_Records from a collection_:
════

$ cat config.mk
export PLATFORM = sky130hd
export DESIGN_NAME = sha1_hash_engine_flat
export DESIGN_NICKNAME = d
export VERILOG_FILES = /design/src/rtl/sha1_pkg.sv /design/src/rtl/sha1_if.sv /design/src/rtl/sha1_hash_engine.sv /design/src/rtl/sha1_round.sv /design/src/flat_wrapper.sv
export SDC_FILE = /design/constraint.sdc
export NUM_CORES = 2
export LEC_CHECK = 0
export ABC_AREA = 1
export BUFFER_PORTS_ARGS = -buffer_cell sky130_fd_sc_hd__buf_2
export CORE_MARGIN = 2
export CORE_UTILIZATION = 57
export CTS_CLUSTER_SIZE = 8
export DETAILED_ROUTE_END_ITERATION = 16
export GPL_ROUTABILITY_DRIVEN = 0
export PLACE_DENSITY_LB_ADDON = 0.2
export SYNTH_ARGS = -nofsm -noshare
export SYNTH_HDL_FRONTEND = slang
export SYNTH_HIERARCHICAL = 1
export SYNTH_SLANG_ARGS = --single-unit
$ cat constraint.sdc
create_clock -name clk -period 17.78 [get_ports clk]
set_clock_uncertainty 0.05 [all_clocks]
set_input_delay 0.889 -clock clk [delete_from_list [all_inputs] [get_ports clk]]
set_output_delay 0.889 -clock clk [all_outputs]
set_load 0.02 [all_outputs]
$ cat src/rtl/sha1_pkg.sv
// ----------------------------------------------------------------------------
// SHA-1 package
// Round constants, initial chaining words, working-variable type and helpers
// shared by the hash engine and its round unit.
// ----------------------------------------------------------------------------
package sha1_pkg;

	localparam int ROUNDS       = 80;
	localparam int ROUND_W      = $clog2(ROUNDS);
	localparam int DIGEST_WORDS = 5;
	localparam int IDX_W        = $clog2(DIGEST_WORDS);

	localparam logic [31:0] K0 = 32'h5A827999;
	localparam logic [31:0] K1 = 32'h6ED9EBA1;
	localparam logic [31:0] K2 = 32'h8F1BBCDC;
	localparam logic [31:0] K3 = 32'hCA62C1D6;

	// entry 0 is H0
	localparam logic [DIGEST_WORDS-1:0][31:0] H_INIT = {
		32'hC3D2E1F0, 32'h10325476, 32'h98BADCFE, 32'hEFCDAB89, 32'h67452301
	};

	localparam logic [7:0] PAD_MARK = 8'h80;
	localparam logic [5:0] LEN_POS  = 6'd56;
	localparam logic [5:0] LAST_POS = 6'd63;

	typedef struct packed {
		logic [31:0] a;
		logic [31:0] b;
		logic [31:0] c;
		logic [31:0] d;
		logic [31:0] e;
	} sha1_vars_t;

	function automatic logic [31:0] rotl(input logic [31:0] x, input int n);
		rotl = (x << n) | (x >> (32 - n));
	endfunction

endpackage

$ cat src/rtl/sha1_if.sv
// ----------------------------------------------------------------------------
// SHA-1 channel interfaces
// Valid/ready channels for message beats and digest beats.
// ----------------------------------------------------------------------------
interface sha1_in_if;
	logic       valid;
	logic       ready;
	logic       mode;
	logic [7:0] data_byte;

	modport source(output valid, mode, data_byte, input ready);
	modport sink(input valid, mode, data_byte, output ready);
endinterface

interface sha1_out_if;
	logic                           valid;
	logic                           ready;
	logic [31:0]                    digest_word;
	logic [sha1_pkg::IDX_W-1:0]     word_index;
	logic                           last_word;

	modport source(output valid, digest_word, word_index, last_word, input ready);
	modport sink(input valid, digest_word, word_index, last_word, output ready);
endinterface

$ cat src/rtl/sha1_hash_engine.sv
// Sequence: a data beat is taken in S_IDLE; the 64th byte of a block runs the
// rounds in S_ROUND, then the chaining add in S_ADD. A finish beat pads to the
// block end at one byte per cycle and compresses; if the length does not fit,
// a second pad block and compression follow, then 5 digest beats. No beat is
// taken outside S_IDLE; the rounds run at one round per cycle.
// Reset loads the initial chaining words and clears the bit count.
// ----------------------------------------------------------------------------
// SHA-1 hash engine
// Byte-fed SHA-1 with a 512-bit shift buffer that doubles as the rolling
// message schedule, one shared round unit and a small sequencer.
// ----------------------------------------------------------------------------
module sha1_hash_engine (
	input  logic               clk,
	input  logic               arst_n,
	sha1_in_if.sink            msg,
	sha1_out_if.source         dig
);

	localparam logic [2:0] S_IDLE  = 3'd0;
	localparam logic [2:0] S_ROUND = 3'd1;
	localparam logic [2:0] S_ADD   = 3'd2;
	localparam logic [2:0] S_PAD   = 3'd3;
	localparam logic [2:0] S_EMIT  = 3'd4;

	localparam logic [sha1_pkg::ROUND_W-1:0] RND_LAST =
		sha1_pkg::ROUND_W'(sha1_pkg::ROUNDS - 1);
	localparam logic [sha1_pkg::IDX_W-1:0] IDX_LAST =
		sha1_pkg::IDX_W'(sha1_pkg::DIGEST_WORDS - 1);

	logic [2:0]                                 state_q;
	logic [sha1_pkg::ROUND_W-1:0]               rnd_q;
	logic [5:0]                                 pos_q;
	logic [63:0]                                msg_bits_q;
	logic [sha1_pkg::DIGEST_WORDS-1:0][31:0]    chain_q;
	logic [sha1_pkg::IDX_W-1:0]                 idx_q;
	logic                                       fin_q;
	logic                                       first_q;
	logic                                       final_q;
	sha1_pkg::sha1_vars_t                       vars_q;
	logic [511:0]                               buf_q;

	sha1_pkg::sha1_vars_t  vars_nxt;
	sha1_pkg::sha1_vars_t  chain_vars;
	logic [31:0]           w_new;
	logic [7:0]            len_byte;
	logic [7:0]            pad_byte;
	logic [7:0]            push_byte;
	logic                  push;
	logic                  data_beat;
	logic                  fin_beat;

	assign msg.ready = (state_q == S_IDLE);
	assign data_beat = msg.valid && msg.ready && !msg.mode;
	assign fin_beat  = msg.valid && msg.ready && msg.mode;

	// length bytes go out most significant first at positions 56..63
	assign len_byte = msg_bits_q[{3'd7 - pos_q[2:0], 3'b000} +: 8];

	always_comb begin
		if (first_q) begin
			pad_byte = sha1_pkg::PAD_MARK;
		end else if (final_q && pos_q >= sha1_pkg::LEN_POS) begin
			pad_byte = len_byte;
		end else begin
			pad_byte = 8'h00;
		end
	end

	assign push      = data_beat || (state_q == S_PAD);
	assign push_byte = (state_q == S_PAD) ? pad_byte : msg.data_byte;

	// schedule taps: W[t], W[t+2], W[t+8], W[t+13] from the top of the buffer
	assign w_new = sha1_pkg::rotl(buf_q[511 -: 32] ^ buf_q[447 -: 32]
		^ buf_q[255 -: 32] ^ buf_q[95 -: 32], 1);

	assign chain_vars = '{a: chain_q[0], b: chain_q[1], c: chain_q[2],
		d: chain_q[3], e: chain_q[4]};

	sha1_round u_round (
		.cur (vars_q),
		.w   (buf_q[511 -: 32]),
		.rnd (rnd_q),
		.nxt (vars_nxt)
	);

	always_ff @(posedge clk) begin
		if (push) begin
			buf_q <= {buf_q[503:0], push_byte};
		end else if (state_q == S_ROUND) begin
			buf_q <= {buf_q[479:0], w_new};
		end
		if (state_q == S_ROUND) begin
			vars_q <= vars_nxt;
		end else begin
			vars_q <= chain_vars;
		end
	end

	always_ff @(posedge clk or negedge arst_n) begin
		if (!arst_n) begin
			state_q    <= S_IDLE;
			rnd_q      <= '0;
			pos_q      <= '0;
			msg_bits_q <= '0;
			chain_q    <= sha1_pkg::H_INIT;
			idx_q      <= '0;
			fin_q      <= 1'b0;
			first_q    <= 1'b0;
			final_q    <= 1'b0;
		end else begin
			case (state_q)
				S_IDLE: begin
					if (data_beat) begin
						pos_q      <= pos_q + 6'd1;
						msg_bits_q <= msg_bits_q + 64'd8;
						fin_q      <= 1'b0;
						if (pos_q == sha1_pkg::LAST_POS) begin
							rnd_q   <= '0;
							state_q <= S_ROUND;
						end
					end else if (fin_beat) begin
						fin_q   <= 1'b1;
						first_q <= 1'b1;
						final_q <= 1'b0;
						state_q <= S_PAD;
					end
				end
				S_PAD: begin
					pos_q   <= pos_q + 6'd1;
					first_q <= 1'b0;
					// length fits after the marker only below offset 56
					if (first_q) begin
						final_q <= (pos_q < sha1_pkg::LEN_POS);
					end
					if (pos_q == sha1_pkg::LAST_POS) begin
						rnd_q   <= '0;
						state_q <= S_ROUND;
					end
				end
				S_ROUND: begin
					rnd_q <= rnd_q + sha1_pkg::ROUND_W'(1);
					if (rnd_q == RND_LAST) begin
						state_q <= S_ADD;
					end
				end
				S_ADD: begin
					chain_q[0] <= chain_q[0] + vars_q.a;
					chain_q[1] <= chain_q[1] + vars_q.b;
					chain_q[2] <= chain_q[2] + vars_q.c;
					chain_q[3] <= chain_q[3] + vars_q.d;
					chain_q[4] <= chain_q[4] + vars_q.e;
					if (!fin_q) begin
						state_q <= S_IDLE;
					end else if (final_q) begin
						idx_q   <= '0;
						state_q <= S_EMIT;
					end else begin
						// marker block done, length goes in the next one
						final_q <= 1'b1;
						state_q <= S_PAD;
					end
				end
				S_EMIT: begin
					if (dig.ready) begin
						if (idx_q == IDX_LAST) begin
							chain_q    <= sha1_pkg::H_INIT;
							msg_bits_q <= '0;
							fin_q      <= 1'b0;
							final_q    <= 1'b0;
							state_q    <= S_IDLE;
						end else begin
							idx_q <= idx_q + sha1_pkg::IDX_W'(1);
						end
					end
				end
				default: begin
					state_q <= S_IDLE;
				end
			endcase
		end
	end

	assign dig.valid       = (state_q == S_EMIT);
	assign dig.digest_word = chain_q[idx_q];
	assign dig.word_index  = idx_q;
	assign dig.last_word   = (idx_q == IDX_LAST);

`ifndef SYNTHESIS
	a_no_overlap: assert property (@(posedge clk) disable iff (!arst_n)
		!(msg.ready && dig.valid))
		else $error("input ready while digest beat pending");

	a_idx_range: assert property (@(posedge clk) disable iff (!arst_n)
		(state_q == S_EMIT) |-> (idx_q <= IDX_LAST))
		else $error("digest word index out of range");

	a_round_end: assert property (@(posedge clk) disable iff (!arst_n)
		(state_q == S_ROUND && rnd_q == RND_LAST) |=> (state_q == S_ADD))
		else $error("compression did not finish after last round");

	a_emit_block_aligned: assert property (@(posedge clk) disable iff (!arst_n)
		(state_q == S_EMIT) |-> (pos_q == 6'd0 && fin_q))
		else $error("digest emitted with partial block");
`endif

endmodule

════

_Work instruction_:
Output, from the data above, the lines from the line with "set_input_delay 0.889 -clock" to the line with "modport source(output valid, mode, data_byte, input" exactly as they stand, both ends included and nothing else.

_Your solution_:
set_input_delay 0.889 -clock clk [delete_from_list [all_inputs] [get_ports clk]]
set_output_delay 0.889 -clock clk [all_outputs]
set_load 0.02 [all_outputs]
$ cat src/rtl/sha1_pkg.sv
// ----------------------------------------------------------------------------
// SHA-1 package
// Round constants, initial chaining words, working-variable type and helpers
// shared by the hash engine and its round unit.
// ----------------------------------------------------------------------------
package sha1_pkg;

	localparam int ROUNDS       = 80;
	localparam int ROUND_W      = $clog2(ROUNDS);
	localparam int DIGEST_WORDS = 5;
	localparam int IDX_W        = $clog2(DIGEST_WORDS);

	localparam logic [31:0] K0 = 32'h5A827999;
	localparam logic [31:0] K1 = 32'h6ED9EBA1;
	localparam logic [31:0] K2 = 32'h8F1BBCDC;
	localparam logic [31:0] K3 = 32'hCA62C1D6;

	// entry 0 is H0
	localparam logic [DIGEST_WORDS-1:0][31:0] H_INIT = {
		32'hC3D2E1F0, 32'h10325476, 32'h98BADCFE, 32'hEFCDAB89, 32'h67452301
	};

	localparam logic [7:0] PAD_MARK = 8'h80;
	localparam logic [5:0] LEN_POS  = 6'd56;
	localparam logic [5:0] LAST_POS = 6'd63;

	typedef struct packed {
		logic [31:0] a;
		logic [31:0] b;
		logic [31:0] c;
		logic [31:0] d;
		logic [31:0] e;
	} sha1_vars_t;

	function automatic logic [31:0] rotl(input logic [31:0] x, input int n);
		rotl = (x << n) | (x >> (32 - n));
	endfunction

endpackage

$ cat src/rtl/sha1_if.sv
// ----------------------------------------------------------------------------
// SHA-1 channel interfaces
// Valid/ready channels for message beats and digest beats.
// ----------------------------------------------------------------------------
interface sha1_in_if;
	logic       valid;
	logic       ready;
	logic       mode;
	logic [7:0] data_byte;

	modport source(output valid, mode, data_byte, input ready);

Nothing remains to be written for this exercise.